McLuhan was wrong. The medium isn’t the message. Apparently, it’s the line item. Or at least, it’s in the eye of the individual or entity beholding it. That’s one of the takeaways I had from GroupM’s briefing late last week about the mid-year forecast it released this morning, and particular, a “sidebar” that Global President of Business Intelligence Brian Wieser called out with some importance: that the increasingly fungible nature of how someone defines a medium, will increasingly make it difficult, if not impossible, to bucket that medium as an explicit ad medium.
“One of the things we thought was really important to call out was the blurriness of media and how everything is evolving in a way that makes the individual line items increasingly less relevant,” Wieser said during a pre-release briefing with reporters, adding, “Thirty years ago, if you were to look at a data set like this, print was print, radio was radio, TV was TV. No real ambiguity about what’s what. And with every passing year, this is getting increasingly challenging.”
Wieser then posed a question: “How exactly should one categorize The New York Times? Is it print? Is it digital? Is it audio? What do you do with YouTube? Is it television? Is it search, because by the way, it might be the second biggest search engine? Is it social media, well, because it’s actually kind of a large social network too.”
Obviously, this creates some challenges for a guy like Wieser who has spent his career categorizing things in order to accurately calculate – and forecast – ad spending, and it was far from the first time he did some soul-searching on the subject.
It’s been 13 years since I tailed Wieser around New York City, live-blogging his “Social Sojourn” in real-time via my Blackberry (a line item that no longer even exists) so he could benchmark whether “social media” was in fact an advertising medium – and a line item that should go into his U.S. and worldwide ad spending calculations.
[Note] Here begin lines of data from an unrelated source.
`src/logic/filter_pkg.sv`:
```
//**************************************************
// 3x3 filter shared definitions
// line geometry, RGB565 pixel and channel types, kernel weights
//**************************************************
`default_nettype none

package filter_pkg;

	// pixels per line
	localparam int line_len = 720;

	// counter widths, column holds 0..719
	localparam int col_w = 10;
	// rows up to 4095 before the counter wraps
	localparam int row_w = 12;

	// RGB565, red in [15:11], green in [10:5], blue in [4:0]
	typedef logic [15:0] pixel_t;

	// red and blue share the 5-bit width
	typedef logic [4:0] red_t;
	typedef logic [5:0] green_t;

	typedef logic [col_w-1:0] col_t;
	typedef logic [row_w-1:0] row_t;

	// kernel weights
	// | corner | edge   | corner |
	// | edge   | centre | edge   |
	// | corner | edge   | corner |
	// default is the 4-neighbour laplacian
	localparam int w_centre = -4;
	localparam int w_edge = 1;
	localparam int w_corner = 0;

endpackage

`default_nettype wire

```
`src/logic/window_3x3.sv`:
```
//**************************************************
// 3x3 pixel window
// shifts left on each tap strobe, newest column on the right
//**************************************************
`timescale 1ns/1ps
`default_nettype none

module window_3x3 (
	input wire clk,
	input wire reset,
	input wire tap_valid,
	input wire filter_pkg::pixel_t tap_cur,
	input wire filter_pkg::pixel_t tap_up1,
	input wire filter_pkg::pixel_t tap_up2,
	input wire tap_interior,
	output logic win_valid,
	// row 0 is two lines up, row 2 is the current line
	output filter_pkg::pixel_t win_00,
	output filter_pkg::pixel_t win_01,
	output filter_pkg::pixel_t win_02,
	output filter_pkg::pixel_t win_10,
	output filter_pkg::pixel_t win_11,
	output filter_pkg::pixel_t win_12,
	output filter_pkg::pixel_t win_20,
	output filter_pkg::pixel_t win_21,
	output filter_pkg::pixel_t win_22
);

	// window shift, only on a strobe so gaps do not disturb it
	always_ff @(posedge clk) begin
		if (tap_valid) begin
			// oldest row, from row -2
			win_00 <= win_01;
			win_01 <= win_02;
			win_02 <= tap_up2;

			// middle row holds the centre
			win_10 <= win_11;
			win_11 <= win_12;
			win_12 <= tap_up1;

			// incoming row
			win_20 <= win_21;
			win_21 <= win_22;
			win_22 <= tap_cur;
		end
	end

	// one-cycle strobe after an interior shift
	// border centres never raise it
	always_ff @(posedge clk or posedge reset) begin
		if (reset) begin
			win_valid <= 1'b0;
		end else begin
			win_valid <= tap_valid & tap_interior;
		end
	end

endmodule

`default_nettype wire

```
Interesting, Wieser then the head of Interpublic’s forecasting unit, concluded social media was “not” an ad medium and therefore should not be factored into his advertising models.
True to his word, 13 years later Wieser still does not have a line item for “social media” in GroupM’s ad calculations and forecasts, and during the briefing, he said it was for the same reasons he cited 13 years ago. That while big social media platforms such as Facebook, TikTok, etc. do sell billions of dollars worth of “advertising inventory,” it for the most part is not in the spirit of any genuine “social strategy.”
The good news for Wieser and his GroupM colleagues and clients, is that his calculations are not dependent on the definition of any given media “line item,” “bucket,” or whatever you want to call it. That’s because years ago he switched from the ad industry’s traditional top down approach to ad forecast modeling – developed originally by Madison Avenue’s pioneering forecaster, McCann-Erickson’s Bob Coen – and shifted to a bottom’s up approach that effectively calculates aggregate ad spending by adding up the advertising revenues reported by media companies.
It’s a little more sophisticated than just that, but the shift was either prescient, or a lucky one for Wieser, because it makes his aggregate forecasting bullet-proof, even as the ability to define what bucket each line item belongs in.
Ultimately, Wieser said advertisers and their agency account groups, increasingly define those line items based on how they view the role of a medium in the way they influence consumers, not how economists do.
So I asked Wieser to address how that is evolving for so-called Web3 platforms such as NFTs, DAOs and the metaverse, etc.
Not surprisingly, he it’s still early days for a succinct industry-wide bucketing of any of it, and defaulted to the individual advertiser perspective, offering the virtual global gaming platform Roblox as an example, because it is one of the platforms many cite as an early example of the metaverse.
“Take Roblox,” he said. “If you decide that the metaverse is a thing. And you decide that it’s going to be a bigger thing and you want to understand how this thing you’re calling ‘metaverse’ impacts consumers, and you’ve created that line item for yourself as an individual marketer, well, you’re going to bucket a bunch of other things together to create a certain amount of scale to be able to study and understand it. And to think about how you should optimize your plans.
“But a different marketer might say, ‘Well, there’s no thing that we’re calling metaverse. There’s no thing to bucket. We’re going to keep Roblox as digital,’ let’s say. And now we’re going to compare it against other digital properties and we look at the effectiveness of digital, and we’re trying to forecast the effectiveness of digital and Roblox is just part of that. And whatever the metaverse becomes, is just part of that bucket.”
Lastly, I asked Wieser whether the way individual advertisers ultimately bucket new media matters and how much of a difference it could make in the long run.
“I do think it matters how media gets bucketed and what the taxonomies are that individual marketers have, but the problem is that those taxonomies are going to vary so widely from marketer to marketer, that it starts to lose meaning over time,” he explained.
So maybe the real answer isn’t that the medium is the line item. Maybe it’s that the medium is actually in the eye of the beholder.